Due to engine fan-blade corrosion issues with the fleet of Boeing 787 aircraft, Virgin Atlantic chose to move some of its Manchester-based Boeing 747 and Airbus A330 aircraft to cover routes out of London Heathrow, with the airline temporarily parking some of its 787s while they wait for attention. In 2016, a spokesperson for Rolls-Royce, the manufacturer of the Trent 1000s, said the company "would start producing new corrosion-resistant fan blades by the start of 2017". In place of these aircraft, Virgin Atlantic leased four former Air Berlin A330-200 aircraft, which were announced to be based in Manchester. The A330-200 aircraft arrived in 2018, with full Virgin Atlantic liveries, but with former Air Berlin cabin products, with Virgin Atlantic's Premium Economy to be retrofitted at a later date. Virgin Atlantic said it would add "resilience" to its fleet after the engine issues with its 787s. It was thought these aircraft would be on initial 12-month leases, allowing them to assess their viability in the fleet, with the possibility of extending the leases further. The airline also chose to reinstate a former A340-600 aircraft G-VNAP into the fleet from storage, after purchase from its lessor, to cover for one A340 aircraft leaving the fleet, for which the lease was unable to be extended. The A330-200s began to leave the fleet in late 2021, with the final A330-200 leaving the fleet in March 2022.

On 17 June 2019, Virgin Atlantic announced an order for fourteen Airbus A330-900s, with options for an additional six aircraft, and delivery expected in September 2021. In July 2019, Virgin Atlantic initially announced the retirement of its remaining Airbus A340-600s by November 2019, however in September 2019 had extended the A340-600's service to December 2019, while the airline's Boeing 787 aircraft undergo further repairs on their Rolls-Royce Trent 1000 engines. The retirement date for the A340-600 was subsequently postponed after several changes in date to May 2020, before the type was ultimately retired early on 9 March 2020, with the final scheduled A340-600 service taking place the day prior from Lagos to London Heathrow.

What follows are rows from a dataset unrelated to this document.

File: config.mk
export PLATFORM = sky130hd
export DESIGN_NAME = pem_scan
export DESIGN_NICKNAME = d
export VERILOG_FILES = /design/src/rtl/pem_pkg.sv /design/src/rtl/pem_scan.sv
export SDC_FILE = /design/constraint.sdc
export NUM_CORES = 1
export LEC_CHECK = 0
export BUFFER_PORTS_ARGS = -buffer_cell sky130_fd_sc_hd__buf_2
export CAP_MARGIN = 20
export CORE_MARGIN = 4
export CORE_UTILIZATION = 25
export CTS_CLUSTER_SIZE = 40
export DETAILED_ROUTE_END_ITERATION = 8
export PLACE_DENSITY = 0.42
export SYNTH_ARGS = -nofsm -noshare
export SYNTH_HDL_FRONTEND = slang
export SYNTH_SLANG_ARGS = --single-unit
File: constraint.sdc
create_clock -name clk -period 6.95 [get_ports clk]
set_input_delay 0.3475 -clock clk [delete_from_list [all_inputs] [get_ports clk]]
set_output_delay 0.3475 -clock clk [all_outputs]
set_load 0.005 [all_outputs]
File: src/rtl/pem_pkg.sv
// Shared types, constants and arithmetic helpers for the Prewitt edge magnitude block.
package pem_pkg;

    localparam int MAX_WIDTH = 1024;
    localparam int ADDR_W    = $clog2(MAX_WIDTH);
    localparam int WIDTH_W   = 11;
    localparam int PIX_W     = 8;

    localparam logic [WIDTH_W-1:0] WIDTH_RESET = WIDTH_W'(300);
    localparam logic [WIDTH_W-1:0] WIDTH_MIN   = WIDTH_W'(3);
    localparam logic [WIDTH_W-1:0] WIDTH_MAX   = WIDTH_W'(MAX_WIDTH);
    localparam logic [1:0]         ROWS_FULL   = 2'd2;
    localparam logic [PIX_W-1:0]   PIX_MAX     = 8'd255;

    typedef logic [PIX_W-1:0] pix_t;

    // Index order: 0..2 top row, 3..5 middle row, 6..8 bottom row, left to right.
    typedef logic [8:0][PIX_W-1:0] window_t;

    // Pixel held in the address stage while its line buffer read completes.
    typedef struct packed {
        logic [ADDR_W-1:0] addr;
        pix_t              pixel;
        logic              emit;
        logic              row_end;
    } pem_item_t;

    // Status of the window stage as seen by the result stage.
    typedef struct packed {
        logic valid;
        logic emit;
        logic row_end;
    } pem_stage_t;

    // Sum of three pixels.
    function automatic logic [9:0] sum3(input pix_t a, input pix_t b, input pix_t c);
        return {2'b00, a} + {2'b00, b} + {2'b00, c};
    endfunction

    // |a - b| clamped to the pixel range.
    function automatic pix_t clamp_abs_diff(input logic [9:0] a, input logic [9:0] b);
        logic [9:0] d;
        d = (a >= b) ? (a - b) : (b - a);
        return (d > {2'b00, PIX_MAX}) ? PIX_MAX : d[PIX_W-1:0];
    endfunction

endpackage

File: src/rtl/pem_scan.sv
// Width register, raster position tracking and the address stage register.
module pem_scan import pem_pkg::*;
(
    input  logic                clk,
    input  logic                rst_n,
    input  logic                cfg_valid,
    output logic                cfg_ready,
    input  logic [WIDTH_W-1:0]  image_width,
    input  logic                in_valid,
    output logic                in_ready,
    input  pix_t                pixel,
    input  logic                frame_start,
    input  logic                a_adv,
    output logic                rd_en,
    output logic [ADDR_W-1:0]   rd_addr,
    output logic                a_valid,
    output pem_item_t           a_item
);

    logic [WIDTH_W-1:0] width_reg;
    logic [ADDR_W-1:0]  col_reg, col_next;
    logic [1:0]         rows_reg, rows_next;
    logic               a_valid_reg, a_valid_next;
    pem_item_t          a_item_reg;

    logic [WIDTH_W-1:0] w_eff;
    logic [ADDR_W-1:0]  col0, c;
    logic [1:0]         rows0, r;
    logic               wrap, last, accept;

    assign cfg_ready = 1'b1;
    assign in_ready  = !a_valid_reg || a_adv;
    assign accept    = in_valid && in_ready;

    always_comb
    begin
        if (width_reg < WIDTH_MIN)
            w_eff = WIDTH_MIN;
        else if (width_reg > WIDTH_MAX)
            w_eff = WIDTH_MAX;
        else
            w_eff = width_reg;

        col0  = frame_start ? '0 : col_reg;
        rows0 = frame_start ? '0 : rows_reg;

        // A width shrunk mid-row sends the pixel to the start of the next row.
        wrap = {1'b0, col0} >= w_eff;
        c    = wrap ? '0 : col0;
        if (wrap && rows0 != ROWS_FULL)
            r = rows0 + 2'd1;
        else
            r = rows0;

        last = ({1'b0, c} + WIDTH_W'(1)) >= w_eff;
        if (last)
        begin
            col_next  = '0;
            rows_next = (r != ROWS_FULL) ? r + 2'd1 : r;
        end
        else
        begin
            col_next  = c + ADDR_W'(1);
            rows_next = r;
        end

        a_valid_next = accept || (a_valid_reg && !a_adv);
    end

    assign rd_en   = accept;
    assign rd_addr = c;
    assign a_valid = a_valid_reg;
    assign a_item  = a_item_reg;

    always_ff @(posedge clk or negedge rst_n)
    begin
        if (!rst_n)
        begin
            width_reg   <= WIDTH_RESET;
            col_reg     <= '0;
            rows_reg    <= '0;
            a_valid_reg <= 1'b0;
        end
        else
        begin
            if (cfg_valid && cfg_ready)
                width_reg <= image_width;
            if (accept)
            begin
                col_reg  <= col_next;
                rows_reg <= rows_next;
            end
            a_valid_reg <= a_valid_next;
        end
    end

    always_ff @(posedge clk)
    begin
        if (accept)
        begin
            a_item_reg.addr    <= c;
            a_item_reg.pixel   <= pixel;
            a_item_reg.emit    <= (r == ROWS_FULL) && (c >= ADDR_W'(2));
            a_item_reg.row_end <= ({1'b0, c} == (w_eff - WIDTH_W'(1)));
        end
    end

endmodule

==> impl_metrics.env, run 1 <==
export IMPL_n_fill_cell=1299
export IMPL_cts_tree="built"
export IMPL_syn_area_um2=3100
export IMPL_tightest_slew_ns=0.869
export IMPL_multi_input_area_um2=1740
export IMPL_period_share=0.805
export IMPL_routed_via_count=2524
export IMPL_cts_sinks=44
export IMPL_drt_iter0_markers=160
export IMPL_antenna_found_initial=0
export IMPL_syn_nets=371
export IMPL_cts_buffers=5
export IMPL_status="finished clean"
export IMPL_initial_core_util=0.257
export IMPL_grt_max_degree=25
export IMPL_grt_pass1_vias=2458
export IMPL_cts_resized=0
export IMPL_async_reset_ff_frac=0.545
export IMPL_fin_skew_ns=0.0101
export IMPL_crit_path_start_kind="register"
export IMPL_final_seq_area_um2=1210
export IMPL_vdd_drop_max_mv=0.0727
export IMPL_synth_seq_cells=44
export IMPL_syn_instance_count=319
export IMPL_io_pins=59
export IMPL_critPathRequiredTime_ns=7.16
export IMPL_portBuffers=57
export IMPL_fmax_mhz=179
export IMPL_path_clk_slew_ns=0.07
export IMPL_drt_pass1_iter_count=4
export IMPL_min_period_ns=5.60
export IMPL_grtUsageTotal=0.121
export IMPL_synthTopCellsByArea="edfxtp_1, dfrtp_1, ha_1, mux2_2, nand2_1"
export IMPL_synth_top_flop_cell="edfxtp_1"
export IMPL_core_area_um2=12100
export IMPL_gp_congestion=0.835
export IMPL_hold_buffers=0
export IMPL_drtAntennaViolNets=0
export IMPL_yosys_area_top_type="edfxtp_1"
export IMPL_die_h_um=119
export IMPL_p_per_area_nw_per_um2=203
export IMPL_grt_ovfl_total=0
export IMPL_drive_gt1_frac=0.278
export IMPL_synth_warnings=0
export IMPL_timing_setup_tns_ns=0
export IMPL_synth_edf_count=20
export IMPL_clk_path_buf_depth=2
export IMPL_dp_hpwl_mm=6.63
export IMPL_end_kind="register"
export IMPL_worst_setup_path_type="reg -> reg"
export IMPL_wire_per_inst_um=15.7
export IMPL_worstPathArrival_ns=5.81
export IMPL_netlist_cell_type_count=57
export IMPL_max_cap_violations=0
export IMPL_placed_cell_area_um2=3520
export IMPL_fin_area_um2=3660
export IMPL_cts_setup_buffers=0
export IMPL_relSlewSlack=0.420
export IMPL_cts_root_buf="clkbuf_16"
export IMPL_critPathMaxFanout=9
export IMPL_finalPower_mw=0.743
export IMPL_clkLatencyLatePin_ns=0.30
export IMPL_min_delay_path_class="in -> async"
export IMPL_syn_area_per_cell_um2=9.71
export IMPL_ys_seq_area_frac=0.389
export IMPL_power_leakage_nw=1.66
export IMPL_rsz0062_at_grt="no"
export IMPL_wl_mm=8.47
export IMPL_setup_violations=0
export IMPL_grt_pass1_wl_mm=13.6
export IMPL_die_area_um2=14200
export IMPL_fp_dieW_um=119
export IMPL_hold_viol=0
export IMPL_post_drt_via_cell_ratio=4.69
export IMPL_num_rows=40
export IMPL_largest_reg_flops=20
export IMPL_rrSetupSlack_ns=1.35
export IMPL_num_nets_final=421
export IMPL_slew_violations=0
export IMPL_synth_top_area_frac=0.194
export IMPL_syn_to_final_growth_pct=18.2
export IMPL_n_antenna_cell=0
export IMPL_drc=0
export IMPL_h_tree_depth=2
stage by stage:
| step | hold WS [ns] | worst slack, ns | utilization | instances |
|---|---|---|---|---|
| 3_3_place_gp | 0.391 | 1.37 | 0.292 | 530 |
| 2_1_floorplan | 0.0519 | 2.09 | - | 319 |
| 5_1_grt | 0.117 | 0.789 | 0.304 | 538 |
| 3_5_place_dp | 0.411 | 1.37 | 0.292 | 530 |
| 4_1_cts | 0.0865 | 1.35 | 0.304 | 538 |
| 6_report | 0.0526 | 1.35 | 0.304 | 538 |
cell usage after synthesis, types with 5 or more instances:
library cell  instances
nand2_1              33
ha_1                 27
nor2_1               25
inv_1                21
dfrtp_1              20
edfxtp_1             20
mux2_2               13
a21oi_1              11
nor2b_1              10
o21ai_0               9
xor2_1                9
a31oi_1               7
clkbuf_1              6
nand3_1               6
a21o_1                5
nor3_1                5
placed cells by master (no fill, tap or decap), types with 4 or more instances in the layout:
cell type  count
dfstp_2        4
nor2_1        25
nor4_1         4
inv_1         21
mux2_2        13
ha_1          27
edfxtp_1      20
o41ai_1        4
o21ai_1        4
o21ai_2        4
buf_2         57
a21oi_1       11
o21a_1         4
clkbuf_16      5
xor2_1         9
nand2b_1       4
dfrtp_1       20
o21ai_0        9
a31oi_1        7
nand3_1        6
a21o_1         5
nand2_1       33
nor2b_1       10
nor3_1         5
a22o_1         4
critical path, cell delays in order, from the launching register on:
cell and delay, ns:
dfrtp_1 0.47, nor4_2 0.41, nand2_1 0.19, nor2_1 0.20
nor2_1 0.06, nor2_1 0.23, ha_1 0.29, nor2b_1 0.14
o21ai_2 0.11, a21oi_1 0.28, a21o_1 0.33, nand2_1 0.12
inv_1 0.20, ha_1 0.24, nand4_1 0.15, nor4_2 0.28
mux2_2 0.39, ha_1 0.28, nand3_1 0.07, a21oi_1 0.18
o31ai_1 0.10, nand2_1 0.08, a31o_2 0.25, mux2_2 0.37
o21ai_1 0.11
metal layers:
metal,track usage,wire length (um),part of all wire
met3,0.0228,405,0.048
met1,0.157,3900,0.46
met4,0.0387,121,0.014
met2,0.201,4040,0.48
met5,0,0,0
cells by family (layout without fill, tap and decap cells):
logic type	after synthesis	in the layout	synth area share
flip-flops	44	44	0.389
other	1	1	0.00121
XOR/XNOR	12	12	0.0339
adder cells (fa/ha/maj)	27	27	0.109
buffers and inverters	35	86	0.0501
AO/OA/AOI/OAI	73	73	0.175
multiplexers	16	16	0.0569
AND/OR/NAND/NOR	111	111	0.185
power breakdown:
group	internal, mW	switching [mW]
registers	0.297	0.0221
clock network	0.132	0.109
logic	0.0731	0.110
cell type report:
cell class	count	area share
well taps	168	0.0574
inverters	21	0.0215
multi-input cells	240	0.474
flip-flops and latches	44	0.329
clock inverters	3	0.00513
clock buffers	5	0.0342
repair buffers	57	0.0779
path summary, 6_finish.rpt:
kind,start,endpoint,depth (start not counted)
max,width_reg[6]$_DFFE_PN0P_,rows_reg[0]$_DFFE_PN0P_,24
min,rst_n,width_reg[9]$_DFFE_PN0P_,1
max reg2reg,width_reg[6]$_DFFE_PN0P_,rows_reg[0]$_DFFE_PN0P_,24
min reg2reg,rows_reg[1]$_DFFE_PN0P_,rows_reg[1]$_DFFE_PN0P_,2
max in group asynchronous,rst_n,col_reg[1]$_DFFE_PN0P_,1
min in group clk,pixel[4],a_item[6]$_DFFE_PP_,1
Power figures use the tool's default switching activity.
==> run 2, diff against run 1 <==
--- a/config.mk
+++ b/config.mk
@@ -5,6 +5,7 @@
 export SDC_FILE = /design/constraint.sdc
 export NUM_CORES = 1
 export LEC_CHECK = 0
+export ABC_AREA = 1
 export BUFFER_PORTS_ARGS = -buffer_cell sky130_fd_sc_hd__buf_2
 export CAP_MARGIN = 20
 export CORE_MARGIN = 4
==> constraint.sdc (replaced) <==
create_clock -name clk -period 5.9 [get_ports clk]
set_input_delay 0.295 -clock clk [delete_from_list [all_inputs] [get_ports clk]]
set_output_delay 0.295 -clock clk [all_outputs]
set_load 0.005 [all_outputs]
==> run 2 against run 1 <==
  * Synthesized cell count is 31% higher
  * Maximum frequency is 4.3% higher
  * Total power is 19% higher
  * First-iteration DRC count is 13% higher
  * Die area is 5.7% higher
  * Critical path depth is 1 higher
  * Setup slack worse by 0.82 ns
==> impl_metrics.env, run 2 <==
export IMPL_layout_common_cells="nand2_1, buf_2, inv_1"
export IMPL_fin_skew_ns=0.00874
export IMPL_slowest_stage="dfrtp_1"
export IMPL_numPlacedInstances=640
export IMPL_p_per_area_nw_per_um2=228
export IMPL_fp_dieW_um=123
export IMPL_syn_nets=469
export IMPL_syn_instance_count=417
export IMPL_timing_setup_tns_ns=0
export IMPL_grtUsageTotal=0.130
export IMPL_clk_path_buf_depth=2
export IMPL_path_clk_slew_ns=0.06
export IMPL_rrSetupSlack_ns=0.54
export IMPL_grt_ovfl_total=0
export IMPL_whs_ns=0.00215
export IMPL_die_h_um=123
export IMPL_status="finished clean"
export IMPL_synth_edf_count=20
export IMPL_hold_viol=0
export IMPL_drive_gt1_frac=0.242
export IMPL_rsz0062_at_grt="no"
export IMPL_yosys_area_top_type="edfxtp_1"
export IMPL_synth_warnings=0
export IMPL_n_antenna_cell=0
export IMPL_final_seq_area_um2=1210
export IMPL_die_area_um2=15000
export IMPL_grt_pass1_wl_mm=15.1
export IMPL_fmax_mhz=186
export IMPL_yosysMostFrequentCell="nand2_1"
export IMPL_max_cap_violations=0
export IMPL_slew_violations=0
export IMPL_cpPeakStageDelay_ns=0.60
export IMPL_cts_resized=0
export IMPL_min_period_ns=5.36
export IMPL_routed_via_count=2863
export IMPL_tightest_slew_ns=0.601
export IMPL_cts_buffers=5
export IMPL_syn_to_final_growth_pct=18.3
export IMPL_post_drt_via_cell_ratio=4.43
export IMPL_initial_core_util=0.258
export IMPL_async_reset_ff_frac=0.545
export IMPL_syn_area_um2=3290
export IMPL_dp_hpwl_mm=7.65
export IMPL_min_delay_path_class="in -> async"
export IMPL_drc=0
export IMPL_fin_cells=647
export IMPL_power_leakage_nw=1.95
export IMPL_critPathRequiredTime_ns=6.11
export IMPL_n_fill_cell=1402
export IMPL_crit_path_start_kind="register"
export IMPL_multi_input_area_um2=1800
export IMPL_num_rows=41
export IMPL_drt_iter0_markers=180
export IMPL_worstPathArrival_ns=5.57
export IMPL_hold_buffers=0
export IMPL_end_kind="register"
export IMPL_num_nets_final=527
export IMPL_ys_seq_area_frac=0.367
export IMPL_finalPower_mw=0.888
export IMPL_worst_setup_path_type="reg -> reg"
export IMPL_largest_reg_flops=20
export IMPL_synth_top_flop_cell="edfxtp_1"
export IMPL_critPathMaxFanout=11
export IMPL_grt_pass1_vias=2854
export IMPL_drtAntennaViolNets=0
export IMPL_final_common_cell="nand2_1"
export IMPL_cts_tree="built"
export IMPL_core_area_um2=12700
export IMPL_critPathMostFrequentCell="nand3_1"
export IMPL_synthTopCellsByArea="edfxtp_1, dfrtp_1, nand2_1, ha_1, inv_1"
export IMPL_drt_pass1_iter_count=4
export IMPL_syn_area_per_cell_um2=7.88
export IMPL_synth_seq_cells=44
export IMPL_netlist_cell_type_count=46
export IMPL_cts_setup_buffers=0
export IMPL_setup_violations=0
export IMPL_synthTopCellsByCount="nand2_1, inv_1, nor2_1"
export IMPL_clkLatencyLatePin_ns=0.29
export IMPL_cts_sinks=44
export IMPL_path_buf_inv=5
export IMPL_vdd_drop_max_mv=0.110
export IMPL_cts_root_buf="clkbuf_16"
export IMPL_relSlewSlack=0.599
export IMPL_period_share=0.909
export IMPL_crit_family="simple AND/OR/NAND/NOR gates"
export IMPL_wl_mm=9.22
export IMPL_io_pins=59
export IMPL_wire_per_inst_um=14.2
export IMPL_grt_max_degree=25
export IMPL_portBuffers=57
export IMPL_h_tree_depth=2
export IMPL_synth_top_area_frac=0.183
export IMPL_antenna_found_initial=0
export IMPL_gp_congestion=0.884
run 2: cell types whose count changed after synthesis, sizes merged, moves of 9 or more:
| cell | previous run | this run |
|---|---|---|
| nand2 | 34 | 115 |
| inv | 21 | 59 |
| nand4 | 3 | 12 |
| nand3 | 7 | 35 |
| nor2 | 28 | 54 |
| nor2b | 10 | 0 |
run 2: through the flow:
stage | instance area [um^2] | setup WS, ns | utilization
floorplan | 3290 | 1.49 | -
global placement | 3750 | 0.607 | 0.295
detailed placement | 3750 | 0.527 | 0.295
CTS | 3890 | 0.507 | 0.306
global route | 3890 | 0.0373 | 0.306
finish | 3890 | 0.536 | 0.306
run 2: final timing paths:
kind,from,to,cells after the start
setup / recovery,width_reg[10]$_DFFE_PN0P_,col_reg[7]$_DFFE_PN0P_,25
min in group clk,pixel[3],a_item[5]$_DFFE_PP_,1
max in group asynchronous,rst_n,col_reg[2]$_DFFE_PN0P_,1
hold reg to reg,rows_reg[0]$_DFFE_PN0P_,rows_reg[0]$_DFFE_PN0P_,2
setup reg to reg,width_reg[10]$_DFFE_PN0P_,col_reg[7]$_DFFE_PN0P_,25
hold / removal,rst_n,width_reg[7]$_DFFE_PN0P_,1
run 2: layout make-up:
type / count / share of cell area
inverters: 60 / 0.0586
clock buffers: 5 / 0.0322
flip-flops and latches: 44 / 0.310
clock inverters: 2 / 0.00322
well taps: 172 / 0.0554
repair buffers: 59 / 0.0772
multi-input cells: 305 / 0.463
run 2: kinds of logic (layout without fill, tap and decap cells):
| group | after synthesis | count (layout) | synth area share |
|---|---|---|---|
| buffers and inverters | 68 | 126 | 0.0853 |
| other | 1 | 1 | 0.00114 |
| xor gates and xnor gates | 5 | 5 | 0.0133 |
| muxes | 7 | 7 | 0.0240 |
| and+or+nand+nor | 229 | 229 | 0.339 |
| DFF | 44 | 44 | 0.367 |
| adders and majority gates | 27 | 27 | 0.103 |
| AOI/OAI and AO/OA | 36 | 36 | 0.0678 |
run 2: routing by layer:
metal	wire length (um)	vias to the layer above	track usage
li1	-	1477	-
met1	4330	1299	0.173
met2	4210	78	0.212
met3	565	9	0.0300
met4	116	0	0.0329
met5	0	-	0
run 2: worst register-to-register path, cell delays in order, from the launching register on:
cell and delay [ns]:
dfrtp_1 0.60, inv_4 0.13, o21bai_4 0.25, a21oi_1 0.38, ha_1 0.31, nand2_1 0.08, nor2_1 0.05, nand3_1 0.21
nand3_2 0.18, inv_2 0.15, nand2_2 0.09, inv_1 0.16, ha_1 0.21, inv_1 0.07, nor3_4 0.29, nand3_1 0.14
and2_1 0.19, ha_1 0.33, a21oi_1 0.19, o21a_1 0.13, nand3_1 0.07, a31oi_1 0.37, nand2_1 0.27, inv_1 0.23
nand3_1 0.10, o21ai_0 0.07
run 2: report_power, final:
group | switching, mW | leakage, nW | internal (mW)
registers | 0.0151 | 0.494 | 0.350
logic | 0.159 | 1.39 | 0.0905
clock network | 0.119 | 0.0657 | 0.154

The carrier took delivery of its first Airbus A350-1000 aircraft in August 2019. Though the A350s were intended to gradually replace its fleet of Boeing 747s over time, Virgin Atlantic announced the early retirement of its seven remaining Boeing 747-400 aircraft on 5 May 2020 as an impact of the COVID-19 pandemic and resultant loss in travel demand. The airline had additionally deferred deliveries of its Airbus A330-900s to 2022, as well as its remaining Airbus A350-1000s until later in 2021. In December 2020, Virgin Atlantic sold and leased back two of their latest Boeing 787-9 aircraft to fund the repayment of a loan from Griffin Global Asset Management and to raise up to £70 million ($93 million) worth of funds. In December 2021, the airline leased two additional Airbus A350-1000s with deliveries in 2023 and 2024, increasing its total order to 14 A350s.

On 11 July 2022, Virgin Atlantic announced further details of its incoming Airbus A330-900 fleet, including its seating configuration, that it planned to receive up to sixteen of the type, indicating that two additional planes were ordered and that the first A330-900 would arrive during September 2022, with the aircraft launching on its London to Boston route during October 2022.

On 23 July 2024, Virgin Atlantic announced the completion of its fleet transformation programme with an additional order for seven A330-900s, with deliveries due to begin in 2027. These additional aircraft will bring the airlines fleet up to nineteen neos, which will replace the A330-300s currently in service. Virgin Atlantic is purchasing these aircraft directly from Airbus as the airline moves towards increasing the number of aircraft owned outright, as part of its wider restructuring programme.